EMDR Therapy

What is EMDR Therapy?
Eye Movement Desensitization and Reprocessing (EMDR) is an evidence-based, structured therapy that encourages the client to focus briefly on the trauma, memory, or bothersome experience, while simultaneously experiencing a series of eye movements, sounds, or tactile sensations, which activate both the left and right sides of the brain. It is a type of therapy that helps people heal from their traumas and adverse life experiences. It gets people UNSTUCK.
How Does EMDR Therapy Work?
Our brains have a natural way to recover from traumatic memories and events. While many times traumatic experiences can be managed and resolved, they may also need to be processed with help.

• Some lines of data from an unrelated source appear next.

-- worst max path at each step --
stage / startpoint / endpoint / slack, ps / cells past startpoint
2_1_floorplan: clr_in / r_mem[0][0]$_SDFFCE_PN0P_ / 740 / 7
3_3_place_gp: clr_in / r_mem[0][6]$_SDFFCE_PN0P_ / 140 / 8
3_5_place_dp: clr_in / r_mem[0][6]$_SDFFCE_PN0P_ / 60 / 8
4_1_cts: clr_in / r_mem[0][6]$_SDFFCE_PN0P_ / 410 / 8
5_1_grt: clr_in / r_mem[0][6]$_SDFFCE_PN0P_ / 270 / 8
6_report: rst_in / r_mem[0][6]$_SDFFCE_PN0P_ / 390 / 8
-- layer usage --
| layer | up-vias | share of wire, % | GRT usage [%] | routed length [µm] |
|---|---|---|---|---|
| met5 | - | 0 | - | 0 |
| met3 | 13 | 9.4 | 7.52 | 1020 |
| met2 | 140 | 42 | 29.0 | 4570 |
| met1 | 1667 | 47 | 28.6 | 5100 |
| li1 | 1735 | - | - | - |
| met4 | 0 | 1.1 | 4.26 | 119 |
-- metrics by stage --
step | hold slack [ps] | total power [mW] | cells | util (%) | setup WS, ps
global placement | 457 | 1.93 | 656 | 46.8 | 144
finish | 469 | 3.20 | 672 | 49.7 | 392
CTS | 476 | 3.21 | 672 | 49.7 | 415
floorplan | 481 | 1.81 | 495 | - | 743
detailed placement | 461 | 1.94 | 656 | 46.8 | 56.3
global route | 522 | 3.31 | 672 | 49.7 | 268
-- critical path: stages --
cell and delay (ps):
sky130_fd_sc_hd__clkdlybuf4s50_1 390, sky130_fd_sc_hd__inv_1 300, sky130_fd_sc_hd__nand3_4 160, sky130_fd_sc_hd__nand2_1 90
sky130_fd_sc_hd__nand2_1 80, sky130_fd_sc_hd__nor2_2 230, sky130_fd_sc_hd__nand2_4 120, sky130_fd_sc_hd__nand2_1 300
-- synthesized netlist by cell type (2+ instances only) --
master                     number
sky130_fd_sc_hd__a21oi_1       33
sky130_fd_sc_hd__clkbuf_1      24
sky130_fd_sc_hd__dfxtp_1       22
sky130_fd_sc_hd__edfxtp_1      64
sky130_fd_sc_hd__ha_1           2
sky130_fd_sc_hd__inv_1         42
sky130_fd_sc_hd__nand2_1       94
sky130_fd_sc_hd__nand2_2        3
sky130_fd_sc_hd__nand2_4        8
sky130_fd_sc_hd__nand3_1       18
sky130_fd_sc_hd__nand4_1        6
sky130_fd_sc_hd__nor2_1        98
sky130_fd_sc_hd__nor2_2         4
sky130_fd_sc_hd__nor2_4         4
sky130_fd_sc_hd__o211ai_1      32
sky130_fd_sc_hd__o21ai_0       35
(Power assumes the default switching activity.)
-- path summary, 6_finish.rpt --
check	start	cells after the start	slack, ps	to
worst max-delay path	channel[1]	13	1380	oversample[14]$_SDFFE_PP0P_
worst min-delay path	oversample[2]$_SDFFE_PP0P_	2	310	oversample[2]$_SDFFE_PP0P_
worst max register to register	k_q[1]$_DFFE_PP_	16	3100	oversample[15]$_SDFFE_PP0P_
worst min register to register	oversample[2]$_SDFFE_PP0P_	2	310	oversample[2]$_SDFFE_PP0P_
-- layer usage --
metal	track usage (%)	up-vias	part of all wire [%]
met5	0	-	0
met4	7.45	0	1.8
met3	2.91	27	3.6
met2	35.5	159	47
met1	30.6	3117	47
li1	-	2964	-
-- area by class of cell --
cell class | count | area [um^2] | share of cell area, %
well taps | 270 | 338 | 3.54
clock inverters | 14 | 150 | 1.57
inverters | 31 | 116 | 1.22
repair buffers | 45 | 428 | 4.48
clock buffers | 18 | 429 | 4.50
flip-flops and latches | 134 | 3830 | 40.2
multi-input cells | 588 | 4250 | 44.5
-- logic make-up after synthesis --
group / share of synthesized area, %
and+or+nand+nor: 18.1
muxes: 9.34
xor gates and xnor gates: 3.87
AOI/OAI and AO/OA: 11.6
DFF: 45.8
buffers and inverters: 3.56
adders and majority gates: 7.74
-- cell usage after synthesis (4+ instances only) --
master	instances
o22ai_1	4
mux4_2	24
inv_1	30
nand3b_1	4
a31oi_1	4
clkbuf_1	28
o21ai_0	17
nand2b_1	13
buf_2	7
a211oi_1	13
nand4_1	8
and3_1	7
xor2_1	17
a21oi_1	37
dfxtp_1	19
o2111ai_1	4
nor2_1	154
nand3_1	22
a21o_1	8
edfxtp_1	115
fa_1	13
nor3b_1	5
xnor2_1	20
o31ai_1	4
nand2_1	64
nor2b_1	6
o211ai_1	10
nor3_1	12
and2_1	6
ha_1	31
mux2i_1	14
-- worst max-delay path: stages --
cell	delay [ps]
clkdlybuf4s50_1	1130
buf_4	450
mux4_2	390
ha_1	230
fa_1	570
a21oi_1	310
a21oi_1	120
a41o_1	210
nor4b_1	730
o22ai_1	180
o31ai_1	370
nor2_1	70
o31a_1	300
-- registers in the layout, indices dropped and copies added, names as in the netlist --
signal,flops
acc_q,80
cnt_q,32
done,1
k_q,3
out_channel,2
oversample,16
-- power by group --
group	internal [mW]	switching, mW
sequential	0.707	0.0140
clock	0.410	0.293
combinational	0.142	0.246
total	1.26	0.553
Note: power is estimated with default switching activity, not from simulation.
$ cat src/rtl/alu_cmd_sequencer_alu.sv
// Combinational 4-bit ALU producing an 8-bit answer; logic ops are
// zero-extended, arithmetic wraps modulo 256.
module alu_cmd_sequencer_alu
   import alu_pkg::*;
(
   input  logic [3:0] a_i,
   input  logic [3:0] b_i,
   input  logic [2:0] key_i,
   output logic [7:0] answer_o
);

   logic [7:0] a8;
   logic [7:0] b8;

   assign a8 = {4'h0, a_i};
   assign b8 = {4'h0, b_i};

   always_comb begin
      answer_o = 8'h00;
      case (alu_op_e'(key_i))
         OP_OR:   answer_o = a8 | b8;
         OP_NAND: answer_o = {4'h0, ~(a_i & b_i)};
         OP_XOR:  answer_o = a8 ^ b8;
         OP_MUL:  answer_o = a8 * b8;
         OP_ADD:  answer_o = a8 + b8;
         OP_INC:  answer_o = a8 + 8'd1;
         OP_SUB:  answer_o = a8 - b8;
         OP_SHR:  answer_o = a8 >> 1;
         default: answer_o = 8'h00;
      endcase
   end

endmodule
$ cat src/rtl/exu_muldiv_ctrl.sv
// rtl/exu_muldiv_ctrl.sv - iterative RV64M multiply/divide sequencer for the execute stage
module exu_muldiv_ctrl #(
    parameter int XLEN  = 64,
    parameter int CNT_W = 7
) (
    input  logic            clk,
    input  logic            rstn,
    input  logic            flush_nop,
    input  logic            md_start,
    input  logic [2:0]      md_opcode,
    input  logic            md_halfop,
    input  logic [XLEN-1:0] md_src1,
    input  logic [XLEN-1:0] md_src2,
    input  logic [4:0]      md_rd_in,
    output logic            md_stall,
    output logic            md_valid,
    output logic [XLEN-1:0] md_result,
    output logic [4:0]      md_rd
);

    localparam int DW = 2 * XLEN;

    typedef enum logic [1:0] {S_IDLE, S_BUSY, S_DONE} state_t;

    state_t            state_q, state_d;
    logic [CNT_W-1:0]  cnt_q, cnt_d;
    logic [2:0]        op_q, op_d;
    logic              w_q, w_d, neg_q, neg_d, rneg_q, rneg_d;
    logic [DW-1:0]     acc_q, acc_d, mcand_q, mcand_d;
    logic [XLEN-1:0]   mplier_q, mplier_d;
    logic              valid_q, valid_d;
    logic [XLEN-1:0]   result_q, result_d;
    logic [4:0]        rd_q, rd_d;

    logic              w_in, s1_sgn, s2_sgn, a_neg, b_neg, div_zero, div_ovf, start_ok;
    logic [XLEN-1:0]   a_ext, b_ext, a_mag, b_mag, min_val, spec_val;
    logic [XLEN:0]     rem_sh, diff;
    logic [DW-1:0]     prod;
    logic [XLEN-1:0]   quot, rem, fin_raw, fin;
    logic              load_res, w_c;

    // Operands are reduced to magnitudes so both datapaths run unsigned.
    assign w_in     = md_halfop & ((md_opcode == 3'd0) | md_opcode[2]);
    assign s1_sgn   = (md_opcode == 3'd1) | (md_opcode == 3'd2) | (md_opcode == 3'd4) | (md_opcode == 3'd6);
    assign s2_sgn   = (md_opcode == 3'd1) | (md_opcode == 3'd4) | (md_opcode == 3'd6);
    assign a_ext    = w_in ? {{(XLEN-32){s1_sgn & md_src1[31]}}, md_src1[31:0]} : md_src1;
    assign b_ext    = w_in ? {{(XLEN-32){s2_sgn & md_src2[31]}}, md_src2[31:0]} : md_src2;
    assign a_neg    = s1_sgn & a_ext[XLEN-1];
    assign b_neg    = s2_sgn & b_ext[XLEN-1];
    assign a_mag    = a_neg ? -a_ext : a_ext;
    assign b_mag    = b_neg ? -b_ext : b_ext;
    assign min_val  = w_in ? {{(XLEN-31){1'b1}}, 31'b0} : {1'b1, {(XLEN-1){1'b0}}};
    assign div_zero = md_opcode[2] & (b_ext == '0);
    assign div_ovf  = md_opcode[2] & ~md_opcode[0] & (a_ext == min_val) & (&b_ext);
    assign spec_val = div_zero ? (md_opcode[1] ? a_ext : '1) : (md_opcode[1] ? '0 : a_ext);
    assign start_ok = md_start & ~flush_nop;

    assign rem_sh   = acc_q[DW-1:XLEN-1];
    assign diff     = rem_sh - {1'b0, mcand_q[XLEN-1:0]};

    always_comb begin
        state_d  = state_q;
        cnt_d    = cnt_q;
        op_d     = op_q;
        w_d      = w_q;
        neg_d    = neg_q;
        rneg_d   = rneg_q;
        acc_d    = acc_q;
        mcand_d  = mcand_q;
        mplier_d = mplier_q;
        rd_d     = rd_q;
        load_res = 1'b0;
        unique case (state_q)
            S_IDLE: begin
                if (start_ok) begin
                    op_d   = md_opcode;
                    w_d    = w_in;
                    rd_d   = md_rd_in;
                    neg_d  = a_neg ^ b_neg;
                    rneg_d = a_neg;
                    cnt_d  = w_in ? CNT_W'(32) : CNT_W'(XLEN);
                    if (div_zero | div_ovf) begin
                        acc_d    = {{XLEN{1'b0}}, spec_val};
                        load_res = 1'b1;
                        state_d  = S_DONE;
                    end else if (md_opcode[2]) begin
                        // W dividends sit in the top half so 32 steps consume them.
                        acc_d   = w_in ? {{XLEN{1'b0}}, a_mag[31:0], {(XLEN-32){1'b0}}}
                                       : {{XLEN{1'b0}}, a_mag};
                        mcand_d = {{XLEN{1'b0}}, b_mag};
                        state_d = S_BUSY;
                    end else begin
                        acc_d    = '0;
                        mcand_d  = {{XLEN{1'b0}}, a_mag};
                        mplier_d = b_mag;
                        state_d  = S_BUSY;
                    end
                end
            end
            S_BUSY: begin
                cnt_d = cnt_q - 1'b1;
                if (op_q[2]) begin
                    if (!diff[XLEN]) acc_d = {diff[XLEN-1:0], acc_q[XLEN-2:0], 1'b1};
                    else             acc_d = {rem_sh[XLEN-1:0], acc_q[XLEN-2:0], 1'b0};
                end else begin
                    if (mplier_q[0]) acc_d = acc_q + mcand_q;
                    mcand_d  = mcand_q << 1;
                    mplier_d = mplier_q >> 1;
                end
                if (cnt_q == CNT_W'(1)) begin
                    load_res = 1'b1;
                    state_d  = S_DONE;
                end
            end
            S_DONE:  state_d = S_IDLE;
            default: state_d = S_IDLE;
        endcase
        if (flush_nop) begin
            state_d  = S_IDLE;
            load_res = 1'b0;
        end
    end

    // Final sign fix-up and half/quotient/remainder selection from the next accumulator.
    always_comb begin
        prod    = neg_q ? -acc_d : acc_d;
        quot    = acc_d[XLEN-1:0];
        rem     = acc_d[DW-1:XLEN];
        w_c     = (state_q == S_IDLE) ? w_in : w_q;
        fin_raw = acc_d[XLEN-1:0];
        if (state_q != S_IDLE) begin
            if (!op_q[2])    fin_raw = (op_q == 3'd0) ? prod[XLEN-1:0] : prod[DW-1:XLEN];
            else if (op_q[1]) fin_raw = rneg_q ? -rem : rem;
            else             fin_raw = neg_q ? -quot : quot;
        end
        fin      = w_c ? {{(XLEN-32){fin_raw[31]}}, fin_raw[31:0]} : fin_raw;
        valid_d  = load_res;
        result_d = load_res ? fin : result_q;
    end

    always_ff @(posedge clk or negedge rstn) begin
        if (!rstn) begin
            state_q  <= S_IDLE;
            cnt_q    <= '0;
            op_q     <= '0;
            w_q      <= 1'b0;
            neg_q    <= 1'b0;
            rneg_q   <= 1'b0;
            acc_q    <= '0;
            mcand_q  <= '0;
            mplier_q <= '0;
            valid_q  <= 1'b0;
            result_q <= '0;
            rd_q     <= '0;
        end else begin
            state_q  <= state_d;
            cnt_q    <= cnt_d;
            op_q     <= op_d;
            w_q      <= w_d;
            neg_q    <= neg_d;
            rneg_q   <= rneg_d;
            acc_q    <= acc_d;
            mcand_q  <= mcand_d;
            mplier_q <= mplier_d;
            valid_q  <= valid_d;
            result_q <= result_d;
            rd_q     <= rd_d;
        end
    end

    assign md_stall  = (state_q == S_BUSY) | ((state_q == S_IDLE) & start_ok);
    assign md_valid  = valid_q;
    assign md_result = result_q;
    assign md_rd     = rd_q;

endmodule
$ cat config.mk
export PLATFORM = sky130hd
export DESIGN_NAME = exu_muldiv_ctrl
export DESIGN_NICKNAME = d
export VERILOG_FILES = /design/src/rtl/exu_muldiv_ctrl.sv
export SDC_FILE = /design/constraint.sdc
export NUM_CORES = 2
export LEC_CHECK = 0
export CAP_MARGIN = 20
export CORE_UTILIZATION = 50
export CTS_CLUSTER_DIAMETER = 200
export DETAILED_ROUTE_END_ITERATION = 7
export PLACE_DENSITY = 0.74
export SLEW_MARGIN = 20
export SYNTH_ARGS = -nofsm -noshare
export SYNTH_HDL_FRONTEND = slang
export SYNTH_SLANG_ARGS = --single-unit
$ cat constraint.sdc
create_clock -name clk -period 9.8 [get_ports clk]
set_input_delay 1.96 -clock clk [delete_from_list [all_inputs] [get_ports clk]]
set_output_delay 1.96 -clock clk [all_outputs]
set_load 0.01 [all_outputs]
==> results of run 1 <==
through the flow:
stage	util	setup slack (ps)	cells	cell area, um^2	hold WS [ps]
after floorplan	-	1890	6890	48400	449
after global placement	0.552	397	8161	52700	457
after detailed placement	0.552	229	8161	52700	467
after CTS	0.570	936	8257	54400	482
layer usage:
layer  GRT overflow  track usage
met4             14        0.581
met5              0        0.119
met3              2        0.443
met1              0        0.703
met2             18        0.835
synthesized netlist by cell type, drive strengths merged (31+ instances only):
| library cell | n |
|---|---|
| nand2 | 803 |
| a21oi | 701 |
| nor2 | 682 |
| o21ai | 635 |
| clkbuf | 443 |
| dfrtp | 405 |
| nor3 | 210 |
| ha | 198 |
| xnor2 | 190 |
| nand4 | 183 |
| inv | 179 |
| a211oi | 157 |
| nand3 | 156 |
| xor2 | 134 |
| nor4 | 118 |
| o211ai | 109 |
| a21o | 104 |
| a31oi | 92 |
| a22o | 82 |
| o31ai | 81 |
| or3 | 69 |
| nand2b | 61 |
| mux2i | 59 |
| o221ai | 56 |
| a22oi | 49 |
| and3 | 46 |
| or2 | 46 |
| a211o | 44 |
| buf | 44 |
| o21a | 44 |
| a221oi | 42 |
| or4 | 39 |
| and2 | 35 |
| o22ai | 35 |
| o41ai | 35 |
| and4 | 33 |
| a21boi | 31 |
| o2111ai | 31 |
cell families after synthesis:
group | share of synthesized area
DFF | 0.209
adders and majority gates | 0.0520
xor gates and xnor gates | 0.0586
AOI/OAI and AO/OA | 0.354
and+or+nand+nor | 0.257
buffers and inverters | 0.0523
muxes | 0.0175
==> impl_metrics.yaml, run 1 <==
yosys:
  synth_seq_area_share: 0.209
  yosys.area.top_type: "dfrtp_1"
  synthArstFlopShare: 1.00
  synth_edf_count: 0
  syn_area_per_cell_um2: 7.03
  synth_flop_cell: "dfrtp_1"
  syn_nets: 7231
  ys_warn_count: 0
  synth-seq-cells: 405
  yosysTopAreaCellShare: 0.209
  synth.area.top_cells: "dfrtp_1 (21%), a21oi_1 (7.2%), o21ai_0 (6.3%)"
  syn_area_um2: 48400
  netlist_instances: 6890
  synth_cell_type_count: 102
cts:
  cts_sinks: 405
  cts_inserted_buffers: 52
  cts_hold_buf: 0
  cts_root_buf: "clkbuf_16"
  htree_levels: 2
  post_cts_buffers: 0
  ctsResizeCount: 0
  ctsLongestPathBuffers: 3
grt:
  grt_pass1_vias: 63200
  grt.total_usage: 0.651
  grt_pass1_wl_mm: 468
  grt_max_degree: 192
  grt_overflow: 34
floorplan:
  die_x_um: 313
  die_h_um: 313
  start_util: 0.507
  io_pins: 212
  num_rows: 113
run_status:
  status: "stopped before the end"
  stop_stage: "global routing (5_1_grt)"
  toolErrorMsg: "[ERROR GRT-0116] Global routing finished with congestion. Check the congestion regions in the DRC Viewer."
place:
  post-dp-hpwl_mm: 241
  place_congestion: 1.30
  port-buffer-count: 211
==> inputs of run 2 (changes only) <==
Settings changed: CORE_UTILIZATION 50 to 35, CTS_CLUSTER_DIAMETER 200 to unset, PLACE_DENSITY 0.74 to unset, PLACE_DENSITY_LB_ADDON set to 0.15.
==> impl_metrics.yaml, run 2 <==
cts:
  ctsLongestPathBuffers: 3
  clk_pin_slew_worst_paths_ps: 60
  cts_tree: "yes"
  cts_sinks: 405
  cts_root_buf: "clkbuf_16"
  cts_hold_buf: 0
  ctsResizeCount: 0
  post_cts_buffers: 0
  htree_levels: 2
  clk_latency_ps: 730
  cts_inserted_buffers: 56
worst_setup_path:
  end_kind: "register"
  worstPathBufferInverterCount: 6
  critical_path_arrival_ps: 10010
  crit_path_top_delay_cell: "dfrtp_1"
  cp_max_fo: 25
  cp_top_family: "simple AND/OR/NAND/NOR gates"
  crit_path_max_incr_delay_ps: 930
  start_kind: "register"
  worstSetupPathType: "register to register"
  critPathRequiredTime_ps: 10440
floorplan:
  die-area_um2: 140000
  io_pins: 212
  num_rows: 136
  core_um2: 137000
  die_h_um: 374
  start_util: 0.353
  die_x_um: 374
yosys:
  synth_cell_type_count: 102
  yosysTopAreaCellShare: 0.209
  syn_nets: 7231
  synth-seq-cells: 405
  yosys.area.top_type: "dfrtp_1"
  synthArstFlopShare: 1.00
  synth_edf_count: 0
  synth_seq_area_share: 0.209
  synth_common_cells: "nand2_1 (802), a21oi_1 (701), nor2_1 (682)"
  ys_warn_count: 0
  yosysMostFrequentCell: "nand2_1"
  netlist_instances: 6890
  syn_area_per_cell_um2: 7.03
  synth.area.top_cells: "dfrtp_1 (21%), a21oi_1 (7.2%), o21ai_0 (6.3%)"
  synth_flop_cell: "dfrtp_1"
  syn_area_um2: 48400
cells_and_area:
  fin_nets: 7422
  multiInputGateArea_um2: 36100
  largestRegisters: "acc_q x128, mcand_q x128"
  syn_to_final_growth_pct: 16.9
  seq_area_um2: 10100
  mostFrequentLayoutCell: "nand2_1"
  postLayoutCellArea_um2: 56600
  drive_gt1_frac: 0.0991
  num-fill-cells: 14500
  final_cell_mix: "nand2_1 (799), a21oi_1 (699), nor2_1 (674)"
pwr:
  leakage_nw: 22.2
  ir_drop_mv: 0.288
  power.switching_mw: 13.0
  seq_power_share: 0.158
  internal-power_mw: 8.01
  power_frac_comb: 0.731
  swShare: 0.618
  p_clk_frac: 0.111
  power_mw: 21.0
  power_density_nw_per_um2: 371
place:
  placed_cell_area_um2: 54400
  post-dp-hpwl_mm: 283
  port-buffer-count: 211
  place_congestion: 1.12
  pre_cts_ws_ps: -4.47
sta:
  worst_slew_pin_slew_ps: 1330
  fin_crit_sh: 0.956
  hold_viol: 0
  max_freq_ghz: 0.107
  report.final.slew_viol_count: 0
  max_slew_margin: 0.110
  rsz0062_at_grt: "no"
  worst_slack_ps: 428
  period_needed_ps: 9370
  hold_slack_ps: 475
  finClkSkew_ps: 68.1
  setup_viol_count_final: 0
run_status:
  violations: "design-rule violations"
  status: "finished with violations"
worst_hold_path:
  hold_path_class: "register to register"
grt:
  grt.total_usage: 0.489
  grt_pass1_vias: 57700
  grt_overflow: 0
  antenna_found_initial: 31
  grt_pass1_wl_mm: 482
  grt_max_degree: 192
detailed_routing:
  wl_met1_mm: 132
  routedWlPerCell_um: 39.5
  postRouteAntennaNets: 0
  highest_layer: "met5"
  detail_route.first_pass.iterations: 8
  num_vias: 63100
  routed_wl_mm: 354
  via_per_inst: 7.06
  route.detailed.drc: 10
  route.met2.wl_mm: 142
  dr_wl_met3_mm: 41.2
  drt_iter0_markers: 9563
flow_run:
  drv_cap: 0
## run 2: layer usage
metal / track usage / up-vias
met5: 0 / -
li1: - / 26500
met1: 0.590 / 30400
met4: 0.429 / 12
met3: 0.152 / 1288
met2: 0.698 / 4880
## run 2: logic make-up after synthesis
logic type      synth area share
fa+ha+maj                 0.0520
flops                      0.209
compound gates             0.354
xor+xnor                  0.0586
mux                       0.0175
buf+inv                   0.0523
simple gates               0.257
## run 2: final cells by class
type,count,share of cell area
antenna,27,0.00119
timing repair buffer,620,0.0948
sequential,405,0.179
clock buffer,81,0.0287
tap,1794,0.0397
multi-input combinational,5814,0.638
clock inverter,22,0.00644
inverter,184,0.0122
## run 2: worst reg2reg max path, stage by stage (launching register included)
cell and delay [ps]:
dfrtp_1 930, ha_1 510, inv_1 100, fa_1 420
a21o_1 210, a221oi_1 560, or3_1 280, a2111oi_2 90
buf_4 200, or2_2 390, a211o_1 500, buf_12 260
nor4_1 530, nor3_1 120, o22ai_1 550, inv_1 220
nor4_1 760, nand4_1 410, buf_4 290, or2_2 470
nor4_1 600, mux2i_1 150, a21oi_1 300, o21ai_0 160
buf_4 180, a31oi_1 150
## run 2: path summary, 6_finish.rpt
| kind | from | endpoint | slack [ps] | depth (start not counted) |
|---|---|---|---|---|
| setup / recovery | mcand_q[0]$_DFFE_PN0P_ | md_result[32]$_DFFE_PN0P_ | 430 | 25 |
| hold / removal | md_rd[3]$_DFFE_PN0P_ | md_rd[3]$_DFFE_PN0P_ | 480 | 2 |
| setup reg to reg | mcand_q[0]$_DFFE_PN0P_ | md_result[32]$_DFFE_PN0P_ | 430 | 25 |
| hold reg to reg | md_rd[3]$_DFFE_PN0P_ | md_rd[3]$_DFFE_PN0P_ | 480 | 2 |
| max in group asynchronous | rstn | mplier_q[35]$_DFFE_PN0P_ | 6440 | 3 |
| min in group asynchronous | rstn | mcand_q[91]$_DFFE_PN0P_ | 1170 | 1 |
## run 2: stage by stage
step	setup TNS (ps)	cells	utilization
after floorplan	0	6890	-
after global placement	0	8815	0.396
after detailed placement	-4.47	8815	0.396
after CTS	0	8918	0.411
after global routing	0	8925	0.412
final	0	8947	0.412
## run 2: power by group through the flow
stage                     registers [mW]  logic (mW)  clock network [mW]
after detailed placement            3.26        14.4                   0
after CTS                           3.24        14.4                2.33
after global routing                3.30        15.7                2.38
final                               3.32        15.3                2.33
after floorplan                     2.71        7.79                   0
after global placement              3.27        14.4                   0
No activity file was read; power rests on OpenSTA's default activity.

Stress responses are part of our natural fight, flight, or freeze instincts. When distress from a disturbing event remains, the upsetting images, thoughts, and emotions may create an overwhelming feeling of being back in that moment, or of being “frozen in time.”
EMDR therapy helps the brain process these memories, and allows normal healing to resume. The experience is still remembered, but the fight, flight, or freeze response from the original event is resolved.
During an EMDR session, a trained therapist will guide the client through a series of eye movements, sounds, or tactile sensations, which activate both the left and right sides of the brain. This bilateral stimulation allows the brain to reprocess the traumatic memories.
EMDR Therapy allows you to face these painful memories in a low-stress, safe environment. By accepting these responses for what they are, you are then able to become more at peace with the event and how it has impacted you as a person. Then, the therapist can help you replace these negative assumptions your mind has made and replace them with alternative, positive beliefs.
At the end of each session, the EMDR therapist will help you return and pause the work until the next session.
“When an event has been sufficiently processed, we remember it but do not experience the old emotions or sensations in the present. We are informed by our memories, not controlled by them.” (Shapiro, 2018, p.3).
Who can benefit from EMDR therapy?
EMDR therapy helps children and adults of all ages. Therapists use EMDR therapy to address a wide range of challenges:
Anxiety, panic attacks, and phobias
Chronic Illness and medical issues
Depression and bipolar disorders
Dissociative disorders
Eating disorders
Grief and loss
Pain
Performance anxiety
Personality disorders
Post-Traumatic Stress Disorder (PTSD) and other trauma and stress-related issues
Sexual assault
Sleep disturbance
Substance abuse and addiction
Violence and abuse
Sources
EMDRIA. (n.d.). EMDR International Association Home | EMDR Practitioners. EMDR International Association. https://www.emdria.org/
Shapiro, F. (2013). Getting past your past: Take control of your life with self-help techniques from EMDR therapy (p. 352). New York, NY: Rodale Press.
Shapiro, F. (2018). Eye movement desensitization and reprocessing (EMDR) therapy: Basic principles, protocols, and procedures (3rd ed.). Guilford.